Apple counts down to billionth AppStore download
Lording it over competitors BlackBerry and Nokia – both still in the formative stages of launching online stores – Apple has set up an online ticker so the world can watch its one billionth AppStore download approach. But there is at least one fly in the ointment.
By most measures, AppStore is booming.
Since its launch in June last year, the online store has enjoyed accelerating success, with around 500 million of its near-billion downloads being sucked down onto iPhones and iPod Touches in the past four months alone.
AppStore has re-written the rules of the cellphone software market, previously tightly controlled by telephone companies.

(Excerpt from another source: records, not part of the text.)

### src/rtl/traffic_light_pkg.sv
// Shared definitions for the traffic light controller and its phase timer.
package traffic_light_pkg;

  // Phase encodings shared with the FSM; the config select reuses them.
  typedef enum logic [1:0] {
    PH_IDLE   = 2'b00,
    PH_RED    = 2'b01,
    PH_GREEN  = 2'b10,
    PH_YELLOW = 2'b11
  } phase_e;

  localparam int CNT_W_DEF     = 8;
  localparam int PRESC_W_DEF   = 16;
  localparam int PRESC_DIV_DEF = 50000;
  localparam int RED_DEF_T     = 30;
  localparam int YELLOW_DEF_T  = 5;
  localparam int GREEN_DEF_T   = 25;

endpackage

### src/rtl/traffic_light_timer_if.sv
// Duration configuration port: valid/ready write of one phase duration.
interface traffic_light_timer_if
  import traffic_light_pkg::*;
#(
  parameter int CNT_W = CNT_W_DEF
);
  logic             cfg_valid;
  logic [1:0]       cfg_sel;
  logic [CNT_W-1:0] cfg_data;
  logic             cfg_ready;

  modport master (output cfg_valid, cfg_sel, cfg_data, input cfg_ready);
  modport slave  (input cfg_valid, cfg_sel, cfg_data, output cfg_ready);
endinterface

### src/rtl/traffic_light_timer_tick_prescaler.sv
// Divides clk down to a one-cycle tick every PRESC_DIV cycles; clear restarts the period.
module tick_prescaler
  import traffic_light_pkg::*;
#(
  parameter int PRESC_W   = PRESC_W_DEF,
  parameter int PRESC_DIV = PRESC_DIV_DEF
) (
  input  logic clk,
  input  logic reset_b,
  input  logic clear,
  output logic tick
);

  localparam logic [PRESC_W-1:0] DIV_M1 = PRESC_W'(PRESC_DIV - 1);

  logic [PRESC_W-1:0] presc_r;

  // Prescale counter: clear wins over the natural wrap.
  always_ff @(posedge clk or negedge reset_b) begin
    if (!reset_b) begin
      presc_r <= '0;
    end else if (clear) begin
      presc_r <= '0;
    end else if (presc_r == DIV_M1) begin
      presc_r <= '0;
    end else begin
      presc_r <= presc_r + PRESC_W'(1);
    end
  end

  assign tick = (presc_r == DIV_M1);

endmodule

### src/rtl/traffic_light_timer.sv
// Phase timer: counts ticks in the current light phase and flags when the programmed duration is reached.
module traffic_light_timer
  import traffic_light_pkg::*;
#(
  parameter int CNT_W      = CNT_W_DEF,
  parameter int PRESC_W    = PRESC_W_DEF,
  parameter int PRESC_DIV  = PRESC_DIV_DEF,
  parameter int RED_DEF    = RED_DEF_T,
  parameter int YELLOW_DEF = YELLOW_DEF_T,
  parameter int GREEN_DEF  = GREEN_DEF_T
) (
  input  logic                  clk,
  input  logic                  reset_b,
  input  logic                  clear,
  input  logic                  red,
  input  logic                  yellow,
  input  logic                  green,
  traffic_light_timer_if.slave  cfg,
  output logic                  eq_red_time,
  output logic                  eq_yellow_time,
  output logic                  eq_green_time,
  output logic [CNT_W-1:0]      count
);

  localparam logic [CNT_W-1:0] CNT_MAX = '1;

  // A zero duration would never let the phase run at all, so it is promoted to one tick.
  function automatic logic [CNT_W-1:0] nonzero_dur(input logic [CNT_W-1:0] d);
    return (d == '0) ? CNT_W'(1) : d;
  endfunction

  logic             tick_s;
  logic             accept_s;
  logic             apply_s;
  logic [CNT_W-1:0] count_r;
  logic [CNT_W-1:0] dur_red_r;
  logic [CNT_W-1:0] dur_yellow_r;
  logic [CNT_W-1:0] dur_green_r;
  logic             pend_valid_r;
  phase_e           pend_sel_r;
  logic [CNT_W-1:0] pend_data_r;

  tick_prescaler #(
    .PRESC_W   (PRESC_W),
    .PRESC_DIV (PRESC_DIV)
  ) u_presc (
    .clk     (clk),
    .reset_b (reset_b),
    .clear   (clear),
    .tick    (tick_s)
  );

  assign accept_s = cfg.cfg_valid & ~pend_valid_r;
  assign apply_s  = clear & pend_valid_r;

  // Phase counter, saturating so an overshooting phase keeps its flag.
  always_ff @(posedge clk or negedge reset_b) begin
    if (!reset_b) begin
      count_r <= '0;
    end else if (clear) begin
      count_r <= '0;
    end else if (tick_s && (count_r != CNT_MAX)) begin
      count_r <= count_r + CNT_W'(1);
    end
  end

  // Single-entry pending buffer; reserved selects are consumed without being stored.
  always_ff @(posedge clk or negedge reset_b) begin
    if (!reset_b) begin
      pend_valid_r <= 1'b0;
      pend_sel_r   <= PH_IDLE;
      pend_data_r  <= '0;
    end else if (apply_s) begin
      pend_valid_r <= 1'b0;
    end else if (accept_s && (cfg.cfg_sel != 2'b00)) begin
      pend_valid_r <= 1'b1;
      pend_sel_r   <= phase_e'(cfg.cfg_sel);
      pend_data_r  <= cfg.cfg_data;
    end
  end

  // Active durations change only at a phase boundary so a running phase keeps its length.
  always_ff @(posedge clk or negedge reset_b) begin
    if (!reset_b) begin
      dur_red_r    <= CNT_W'(RED_DEF);
      dur_yellow_r <= CNT_W'(YELLOW_DEF);
      dur_green_r  <= CNT_W'(GREEN_DEF);
    end else if (apply_s) begin
      case (pend_sel_r)
        PH_RED:    dur_red_r    <= nonzero_dur(pend_data_r);
        PH_GREEN:  dur_green_r  <= nonzero_dur(pend_data_r);
        PH_YELLOW: dur_yellow_r <= nonzero_dur(pend_data_r);
        default:   dur_red_r    <= dur_red_r;
      endcase
    end
  end

  assign cfg.cfg_ready   = ~pend_valid_r;
  assign count           = count_r;
  assign eq_red_time     = red    & (count_r >= dur_red_r);
  assign eq_yellow_time  = yellow & (count_r >= dur_yellow_r);
  assign eq_green_time   = green  & (count_r >= dur_green_r);

endmodule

Suddenly, customers have become acclimatised to a pick-and-mix, download your own programmes approach that puts them in control.

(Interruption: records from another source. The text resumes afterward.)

File: src/rtl/testdec_mux_pipe_if.sv
// Handshake/bus bundle for testdec_mux_pipe.
//   din       : flat input bus, input i at [i*DATA_WIDTH +: DATA_WIDTH]
//   sel       : input index
//   in_valid  : din/sel valid          in_ready  : block accepts a beat
//   dout      : selected data          out_err   : beat had an out-of-range sel
//   out_valid : dout/out_err valid     out_ready : downstream accepts a beat
//   err_clr   : synchronous clear of err_cnt
//   err_cnt   : count of accepted out-of-range beats (saturating)
// master drives the upstream/downstream side, slave is the mux pipeline.
interface testdec_mux_pipe_if #(
  parameter int NUM_INPUTS = 14,
  parameter int DATA_WIDTH = 128
);
  localparam int SEL_WIDTH = (NUM_INPUTS > 1) ? $clog2(NUM_INPUTS) : 1;

  logic [NUM_INPUTS*DATA_WIDTH-1:0] din;
  logic [SEL_WIDTH-1:0]             sel;
  logic                             in_valid;
  logic                             in_ready;
  logic [DATA_WIDTH-1:0]            dout;
  logic                             out_err;
  logic                             out_valid;
  logic                             out_ready;
  logic                             err_clr;
  logic [15:0]                      err_cnt;

  modport master (
    output din, sel, in_valid, out_ready, err_clr,
    input  in_ready, dout, out_err, out_valid, err_cnt
  );

  modport slave (
    input  din, sel, in_valid, out_ready, err_clr,
    output in_ready, dout, out_err, out_valid, err_cnt
  );
endinterface

File: src/rtl/testdec_mux_pipe.sv
// Pipelined N:1 data mux with valid/ready handshake and out-of-range error
// counting. The full mux is resolved in front of stage 1; later stages are
// plain bubble-collapsing register slices, so dout/out_err/out_valid come
// straight from the last stage's flops.
//   ap_clk : clock, rising edge
//   ap_rst : asynchronous active-high reset
//   bus    : testdec_mux_pipe_if.slave (din/sel/in_valid/in_ready,
//            dout/out_err/out_valid/out_ready, err_clr/err_cnt)
module testdec_mux_pipe #(
  parameter int NUM_INPUTS = 14,
  parameter int DATA_WIDTH = 128,
  parameter int NUM_STAGE  = 2
) (
  input  logic                 ap_clk,
  input  logic                 ap_rst,
  testdec_mux_pipe_if.slave    bus
);
  localparam int SEL_WIDTH = (NUM_INPUTS > 1) ? $clog2(NUM_INPUTS) : 1;

  logic [DATA_WIDTH-1:0] mux_data;
  logic                  mux_err;

  logic [NUM_STAGE-1:0]  stg_v;
  logic [NUM_STAGE-1:0]  stg_e;
  logic [DATA_WIDTH-1:0] stg_d [NUM_STAGE];
  logic [NUM_STAGE-1:0]  adv;
  logic                  hole;

  logic                  accept;
  logic                  accept_err;
  logic [15:0]           err_cnt_q;

  // Out-of-range selects fall through with zero data and the error flag set.
  always_comb begin
    mux_data = '0;
    mux_err  = 1'b1;
    for (int unsigned i = 0; i < NUM_INPUTS; i++) begin
      if (bus.sel == SEL_WIDTH'(i)) begin
        mux_data = bus.din[i*DATA_WIDTH +: DATA_WIDTH];
        mux_err  = 1'b0;
      end
    end
  end

  // A stage may advance when there is a free slot anywhere downstream of it
  // or the last stage is draining; computing it as an accumulated "hole seen"
  // flag from the output side keeps the chain free of combinational loops.
  always_comb begin
    hole = bus.out_ready;
    adv  = '0;
    for (int unsigned j = NUM_STAGE; j > 0; j--) begin
      hole     = hole || !stg_v[j-1];
      adv[j-1] = hole;
    end
  end

  assign accept     = bus.in_valid && adv[0];
  assign accept_err = accept && mux_err;

  always_ff @(posedge ap_clk or posedge ap_rst) begin
    if (ap_rst) begin
      stg_v <= '0;
      stg_e <= '0;
      for (int unsigned k = 0; k < NUM_STAGE; k++) begin
        stg_d[k] <= '0;
      end
    end else begin
      if (adv[0]) begin
        stg_v[0] <= bus.in_valid;
        stg_d[0] <= mux_data;
        stg_e[0] <= mux_err;
      end
      for (int unsigned k = 1; k < NUM_STAGE; k++) begin
        if (adv[k]) begin
          stg_v[k] <= stg_v[k-1];
          stg_d[k] <= stg_d[k-1];
          stg_e[k] <= stg_e[k-1];
        end
      end
    end
  end

  // Clear takes effect before counting, so clear+error in one cycle yields 1.
  always_ff @(posedge ap_clk or posedge ap_rst) begin
    if (ap_rst) begin
      err_cnt_q <= '0;
    end else if (accept_err) begin
      if (bus.err_clr) begin
        err_cnt_q <= 16'd1;
      end else if (err_cnt_q != '1) begin
        err_cnt_q <= err_cnt_q + 16'd1;
      end
    end else if (bus.err_clr) begin
      err_cnt_q <= '0;
    end
  end

  assign bus.in_ready  = adv[0];
  assign bus.out_valid = stg_v[NUM_STAGE-1];
  assign bus.dout      = stg_d[NUM_STAGE-1];
  assign bus.out_err   = stg_e[NUM_STAGE-1];
  assign bus.err_cnt   = err_cnt_q;
endmodule

File: src/flat_wrapper.sv
// flat-port wrapper written by rule: the top's interface ports become plain ports
module testdec_mux_pipe_flat 
#(
  parameter int NUM_INPUTS = 14,
  parameter int DATA_WIDTH = 128,
  parameter int NUM_STAGE  = 2
)
  (ap_clk, ap_rst, bus_din, bus_sel, bus_in_valid, bus_out_ready, bus_err_clr, bus_in_ready, bus_dout, bus_out_err, bus_out_valid, bus_err_cnt);
  testdec_mux_pipe_if #(.NUM_INPUTS(NUM_INPUTS), .DATA_WIDTH(DATA_WIDTH)) bus_i ();
  input  logic ap_clk;
  input  logic ap_rst;
  input wire logic [$bits(bus_i.din)-1:0] bus_din;
  input wire logic [$bits(bus_i.sel)-1:0] bus_sel;
  input wire logic [$bits(bus_i.in_valid)-1:0] bus_in_valid;
  input wire logic [$bits(bus_i.out_ready)-1:0] bus_out_ready;
  input wire logic [$bits(bus_i.err_clr)-1:0] bus_err_clr;
  output wire logic [$bits(bus_i.in_ready)-1:0] bus_in_ready;
  output wire logic [$bits(bus_i.dout)-1:0] bus_dout;
  output wire logic [$bits(bus_i.out_err)-1:0] bus_out_err;
  output wire logic [$bits(bus_i.out_valid)-1:0] bus_out_valid;
  output wire logic [$bits(bus_i.err_cnt)-1:0] bus_err_cnt;
  assign bus_i.din = bus_din;
  assign bus_i.sel = bus_sel;
  assign bus_i.in_valid = bus_in_valid;
  assign bus_i.out_ready = bus_out_ready;
  assign bus_i.err_clr = bus_err_clr;
  assign bus_in_ready = bus_i.in_ready;
  assign bus_dout = bus_i.dout;
  assign bus_out_err = bus_i.out_err;
  assign bus_out_valid = bus_i.out_valid;
  assign bus_err_cnt = bus_i.err_cnt;
  testdec_mux_pipe #(.NUM_INPUTS(NUM_INPUTS), .DATA_WIDTH(DATA_WIDTH), .NUM_STAGE(NUM_STAGE)) u_core (.ap_clk(ap_clk), .ap_rst(ap_rst), .bus(bus_i));
endmodule
File: config.mk
export PLATFORM = sky130hd
export DESIGN_NAME = testdec_mux_pipe_flat
export DESIGN_NICKNAME = d
export VERILOG_FILES = /design/src/rtl/testdec_mux_pipe_if.sv /design/src/rtl/testdec_mux_pipe.sv /design/src/flat_wrapper.sv
export SDC_FILE = /design/constraint.sdc
export NUM_CORES = 1
export LEC_CHECK = 0
export ABC_AREA = 0
export ABC_CLOCK_PERIOD_IN_PS = 9000
export CORE_AREA = 2 2 756 758
export DETAILED_ROUTE_END_ITERATION = 7
export DIE_AREA = 0 0 758 760
export GPL_TIMING_DRIVEN = 0
export PLACE_DENSITY = 0.3
export SYNTH_ARGS = -nofsm -noshare
export SYNTH_HDL_FRONTEND = slang
export SYNTH_SLANG_ARGS = --single-unit
File: constraint.sdc
create_clock -name ap_clk -period 9 [get_ports ap_clk]
set_input_delay 1.8 -clock ap_clk [delete_from_list [all_inputs] [get_ports ap_clk]]
set_output_delay 1.8 -clock ap_clk [all_outputs]
set_load 0.005 [all_outputs]
==> summary.md <==
| Metric | Value |
|---|---|
| Synth Flop Type | `dfrtp_1` |
| Crit path required time | `7200 ps` |
| Final nets | `7292` |
| Critical Path Sink Type | `output port` |
| Pwr/cell area | `133 nW/um^2` |
| Number of synthesized flops with an enable pin | `0` |
| Combinational share of power | `between 50% and 60%` |
| Drt pass-1 iters | `5` |
| Number of global-route vias before repair | `43.4k` |
| Max-Slew Margin vs Limit | `-14.0%` |
| Seq pwr share | `between 20% and 30%` |
| Hold Buf Count CTS | `0` |
| Crit. path cell count | `8` |
| Mapped cell area | `approximately 28000 um^2` |
| Sum Neg Setup Slack | `0 ps` |
| CTS Buf Count | `53` |
| Async S/R FF share, synth | `100%` |
| Vias per Instance | `3.41` |
| First-pass GRT wire length | `roughly 790 mm` |
| WHS Path Cells | `1` |
| Startpoint types | `input port` |
| Critical Path Max Stage Delay | `840 ps` |
| CP arrival | `about 6700 ps` |
| GP Congestion | `0.902` |
| CTS sink cnt | `276` |
| Worst Max-Slew Pin Slew | `around 1700 ps` |
| Hold WS | `464 ps` |
| DR iter-0 viols | `4409` |
| Worst path cell trace | `clkdlybuf4s50_1, and3b_1, buf_2, clkinv_1, buf_2, clkbuf_1, clkbuf_4, clkdlybuf4s50_1` |
| Post-layout min period | `8500 ps` |
| Rows | `277` |
| Yosys warning count | `0` |
| Resize count post-CTS | `0` |
| Vias | `between 40k and 50k` |
| Worst vdd ir | `182 uV` |
| Clk pin slew, worst setup/hold paths | `~60 ps` |
| Die area | `just under 600000 um^2` |
| H-tree levels | `2` |
| Post-Syn Nets | `5190` |
| Max Slew Vio Count | `22` |
| Detailed-route wire length | `about 700 mm` |
| DP Worst Slack | `205 ps` |
| Routed len/inst | `52.5 um` |
| CTS tree | `done` |
| R2R depth | `7` |
| Net Sw Frac | `44.8%` |
| I/O pins | `1948` |
| Yosys reg bits | `276` |
| Buf/Inv on CP | `7` |
| DP Wirelength | `617 mm` |
| Violated checks | `capacitance limit, slew limit` |
| Die height | `roughly 760 um` |
| Initial antenna violation count | `666` |
| Final Hold Viols | `0` |
| Register area share after synthesis | `24.5%` |
| Commonest cells after routing, fill and taps aside | `clkdlybuf4s50_1 (1944), o21ai_0 (401), dfrtp_1 (276), nand2_1 (231), nor2_1 (217)` |
| Port bufs | `slightly below 2k` |
| Gr ovfl total | `0` |
| Worst Clk Skew | `approximately 110 ps` |
| Commonest non-fill, non-tap cell in the layout | `clkdlybuf4s50_1` |
| Mapped Avg Cell Area | `8.32 um^2` |
| Seq. cell area | `6910 um^2` |
| P&R area growth vs syn | `119%` |
| Largest net degree at the start of global routing | `32` |
| Cells after Synth | `3388` |
| Final ANT Viol Nets | `0` |
| Die width | `758 um` |
| Clk network pwr share | `29.2%` |
| Setup bufs post-CTS | `0` |
| Worst path top cell family by delay | `buffers and inverters` |
| Final setup fails | `0` |
| Sw Pwr | `roughly 3.7 mW` |
| Clock Latency Late Sink | `800 ps` |
| Internal cell power | `4.56 mW` |
| Worst-path fanout max | `10` |
| DRC viols | `0` |
| Footprint of the multi-input gates | `18500 um^2` |
| CTS root buffer | `clkbuf_16` |
| Initial core utilization | `roughly 5.0%` |
| GRT Util Overall | `a little under a quarter` |
| Post-route setup slack | `about 500 ps` |
| CORE AREA | `568000 um^2` |
| Fillcell total | `~66k` |
| Crit-path slowest cell | `buf_2` |
| Status | `finished with violations` |
| CP Class | `input port to output port` |
| RSZ-0062 raised after global routing | `no` |
| Max clock buf depth | `3` |
| Hold Crit Class | `flip-flop to flip-flop` |
| Layout cells sized above 1 | `roughly 15%` |
| Peak Freq | `roughly 0.12 GHz` |
| Period utilisation layout | `between 90% and 100%` |
| Maxcap violations | `2` |
| Netlist cell types | `80` |
| Leakage | `slightly above 20 nW` |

Google, with Android and now BlackBerry with AppWorld and Nokia with its pending Ovi, have followed suit.
However, Apple refuses to say how many of AppStore’s downloads are paid, and how many are free, or to break out the store’s result (reported under iTunes fast-growing revenue).

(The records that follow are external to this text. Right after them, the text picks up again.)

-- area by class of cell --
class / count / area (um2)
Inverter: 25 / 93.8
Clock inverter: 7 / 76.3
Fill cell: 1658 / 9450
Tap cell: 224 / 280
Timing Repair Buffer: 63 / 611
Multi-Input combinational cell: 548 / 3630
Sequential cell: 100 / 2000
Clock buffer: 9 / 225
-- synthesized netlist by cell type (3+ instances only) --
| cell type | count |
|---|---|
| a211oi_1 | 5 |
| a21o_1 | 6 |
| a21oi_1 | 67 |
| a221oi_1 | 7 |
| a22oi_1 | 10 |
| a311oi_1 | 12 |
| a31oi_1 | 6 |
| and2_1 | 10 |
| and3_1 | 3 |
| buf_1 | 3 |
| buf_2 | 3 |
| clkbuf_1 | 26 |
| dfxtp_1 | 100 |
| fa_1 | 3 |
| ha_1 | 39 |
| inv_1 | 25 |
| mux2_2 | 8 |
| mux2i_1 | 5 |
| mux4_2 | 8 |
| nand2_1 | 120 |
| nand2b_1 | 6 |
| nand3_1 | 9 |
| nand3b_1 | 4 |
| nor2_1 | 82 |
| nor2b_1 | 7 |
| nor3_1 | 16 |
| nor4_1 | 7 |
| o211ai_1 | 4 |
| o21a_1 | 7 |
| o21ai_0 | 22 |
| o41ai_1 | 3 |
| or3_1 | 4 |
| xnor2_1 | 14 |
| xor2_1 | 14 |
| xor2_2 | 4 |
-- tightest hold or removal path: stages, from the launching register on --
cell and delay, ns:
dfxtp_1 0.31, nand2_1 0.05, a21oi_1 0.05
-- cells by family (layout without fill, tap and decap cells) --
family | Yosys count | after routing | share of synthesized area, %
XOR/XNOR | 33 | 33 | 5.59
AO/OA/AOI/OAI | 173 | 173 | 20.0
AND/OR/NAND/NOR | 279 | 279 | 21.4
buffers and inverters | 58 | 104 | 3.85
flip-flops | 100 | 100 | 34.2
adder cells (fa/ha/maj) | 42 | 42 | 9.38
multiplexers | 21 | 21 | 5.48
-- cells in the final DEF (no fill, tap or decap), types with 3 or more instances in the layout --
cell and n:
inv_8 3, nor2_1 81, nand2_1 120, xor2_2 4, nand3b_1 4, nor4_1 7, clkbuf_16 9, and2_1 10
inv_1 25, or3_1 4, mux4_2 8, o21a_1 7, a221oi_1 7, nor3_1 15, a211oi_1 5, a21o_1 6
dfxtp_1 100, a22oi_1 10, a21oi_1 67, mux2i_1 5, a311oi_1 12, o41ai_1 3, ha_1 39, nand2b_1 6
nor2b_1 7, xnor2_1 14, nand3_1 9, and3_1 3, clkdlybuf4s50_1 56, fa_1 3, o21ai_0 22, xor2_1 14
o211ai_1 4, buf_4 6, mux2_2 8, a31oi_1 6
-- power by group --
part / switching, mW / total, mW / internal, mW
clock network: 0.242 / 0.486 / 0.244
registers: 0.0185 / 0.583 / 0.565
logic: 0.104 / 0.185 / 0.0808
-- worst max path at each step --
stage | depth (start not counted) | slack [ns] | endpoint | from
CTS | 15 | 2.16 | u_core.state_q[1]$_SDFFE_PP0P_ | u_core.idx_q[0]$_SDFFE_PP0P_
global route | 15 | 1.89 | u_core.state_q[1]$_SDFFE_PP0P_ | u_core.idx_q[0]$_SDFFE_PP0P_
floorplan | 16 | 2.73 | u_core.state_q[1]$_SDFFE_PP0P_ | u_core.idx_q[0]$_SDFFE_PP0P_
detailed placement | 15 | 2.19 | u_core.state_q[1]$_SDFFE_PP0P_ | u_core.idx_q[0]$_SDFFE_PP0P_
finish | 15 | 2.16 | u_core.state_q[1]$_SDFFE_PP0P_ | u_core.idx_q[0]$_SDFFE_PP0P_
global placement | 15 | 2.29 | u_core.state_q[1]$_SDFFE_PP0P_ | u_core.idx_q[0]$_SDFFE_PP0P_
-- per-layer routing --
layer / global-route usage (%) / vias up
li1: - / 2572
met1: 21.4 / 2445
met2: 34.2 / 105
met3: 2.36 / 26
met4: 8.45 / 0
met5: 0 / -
[config.mk]
export PLATFORM = sky130hd
export DESIGN_NAME = decode_writeback
export DESIGN_NICKNAME = d
export VERILOG_FILES = /design/src/rtl/y86_pkg.sv /design/src/rtl/regfile_2r2w.sv /design/src/rtl/decode_writeback.sv
export SDC_FILE = /design/constraint.sdc
export NUM_CORES = 2
export LEC_CHECK = 0
export ABC_AREA = 0
export BUFFER_PORTS_ARGS = -buffer_cell sky130_fd_sc_hd__buf_2
export CORE_MARGIN = 5
export CORE_UTILIZATION = 57
export DETAILED_ROUTE_END_ITERATION = 12
export PLACE_DENSITY = 0.81
export SYNTH_ARGS = -nofsm -noshare
export SYNTH_HDL_FRONTEND = slang
export SYNTH_HIERARCHICAL = 1
export SYNTH_SLANG_ARGS = --single-unit
[constraint.sdc]
create_clock -name clk -period 2.1 [get_ports clk]
set_input_delay 0.105 -clock clk [delete_from_list [all_inputs] [get_ports clk]]
set_output_delay 0.105 -clock clk [all_outputs]
set_load 0.1 [all_outputs]
[src/rtl/y86_pkg.sv]
// Shared Y86-64 definitions: instruction codes, register IDs, datapath width.
// Latency: n/a (constants and pure functions only).
// Backpressure: n/a.
package y86_pkg;

    localparam int DATA_W = 64;
    localparam int NREGS  = 15;

    // Register IDs
    localparam logic [3:0] RSP_ID = 4'h4;
    localparam logic [3:0] RNONE  = 4'hF;

    // Instruction codes
    localparam logic [3:0] I_HALT   = 4'h0;
    localparam logic [3:0] I_NOP    = 4'h1;
    localparam logic [3:0] I_RRMOVQ = 4'h2;   // rrmovq / cmovXX
    localparam logic [3:0] I_IRMOVQ = 4'h3;
    localparam logic [3:0] I_RMMOVQ = 4'h4;
    localparam logic [3:0] I_MRMOVQ = 4'h5;
    localparam logic [3:0] I_OPQ    = 4'h6;
    localparam logic [3:0] I_JXX    = 4'h7;
    localparam logic [3:0] I_CALL   = 4'h8;
    localparam logic [3:0] I_RET    = 4'h9;
    localparam logic [3:0] I_PUSHQ  = 4'hA;
    localparam logic [3:0] I_POPQ   = 4'hB;

    // True for the twelve defined instruction codes (0..B).
    function automatic logic icode_is_valid(input logic [3:0] icode);
        return (icode <= I_POPQ);
    endfunction

endpackage

[src/rtl/regfile_2r2w.sv]
// Program register file: NREGS x DATA_W, two read ports, one debug read, E and M write ports.
// Latency: reads combinational from current state (no bypass); writes commit on rising clk.
// Backpressure: none; writes are accepted every cycle their enable is high.
//
// Ports:
//   clk, rst_n              clock; async active-low clear of every register
//   rd_a_id / rd_a_dat      read port A (ID >= NREGS, incl. RNONE, reads 0)
//   rd_b_id / rd_b_dat      read port B (same rule)
//   dbg_id  / dbg_dat       debug read port (same rule)
//   wr_e_en/_id/_dat        E write port
//   wr_m_en/_id/_dat        M write port; wins over E when both target one register
module regfile_2r2w
    import y86_pkg::*;
#(
    parameter int DATA_W = y86_pkg::DATA_W,
    parameter int NREGS  = y86_pkg::NREGS
) (
    input  logic              clk,
    input  logic              rst_n,
    input  logic [3:0]        rd_a_id,
    output logic [DATA_W-1:0] rd_a_dat,
    input  logic [3:0]        rd_b_id,
    output logic [DATA_W-1:0] rd_b_dat,
    input  logic [3:0]        dbg_id,
    output logic [DATA_W-1:0] dbg_dat,
    input  logic              wr_e_en,
    input  logic [3:0]        wr_e_id,
    input  logic [DATA_W-1:0] wr_e_dat,
    input  logic              wr_m_en,
    input  logic [3:0]        wr_m_id,
    input  logic [DATA_W-1:0] wr_m_dat
);

    localparam logic [3:0] NREGS_ID = 4'(NREGS);

    logic [DATA_W-1:0] regs_q [NREGS];
    logic [DATA_W-1:0] regs_d [NREGS];

    // Next-state: E write first, M write second so M overrides E on a
    // shared destination (popq %rsp). IDs outside 0..NREGS-1 match no entry.
    always_comb begin
        for (int i = 0; i < NREGS; i++) begin
            regs_d[i] = regs_q[i];
            if (wr_e_en && (wr_e_id == 4'(i))) begin
                regs_d[i] = wr_e_dat;
            end
            if (wr_m_en && (wr_m_id == 4'(i))) begin
                regs_d[i] = wr_m_dat;
            end
        end
    end

    always_ff @(posedge clk or negedge rst_n) begin
        if (!rst_n) begin
            for (int i = 0; i < NREGS; i++) begin
                regs_q[i] <= '0;
            end
        end else begin
            for (int i = 0; i < NREGS; i++) begin
                regs_q[i] <= regs_d[i];
            end
        end
    end

    // Reads see committed state only; RNONE (and any other unmapped ID) reads 0.
    always_comb begin
        rd_a_dat = '0;
        rd_b_dat = '0;
        dbg_dat  = '0;
        if (rd_a_id < NREGS_ID) begin
            rd_a_dat = regs_q[rd_a_id];
        end
        if (rd_b_id < NREGS_ID) begin
            rd_b_dat = regs_q[rd_b_id];
        end
        if (dbg_id < NREGS_ID) begin
            dbg_dat = regs_q[dbg_id];
        end
    end

endmodule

BlackBerry, with its just-launched AppWorld, has chosen to price its programmes higher, and go for a more business-oriented approach (themes and wallpapers for example, are banned from its store).
The Top 20 lists of paid and free AppStore lists posted on Apple’s ticker site today indicate that mostly frivolous, cheaper-priced faire dominated its downloads. (The number one free app: Facebook. Heading the pay chart: the $2.59 Crash Bandicoot Nitro, heading off iBeer - also $2.59 - a visual gag app that makes a beer animation on your iPhone’s screen tip along with your phone.)
But there’s also no doubt that however much money it makes - or doesn’t - AppStore has been a key reason for persuading millions of people to buy or upgrade an iPhone. For Apple, it’s all good.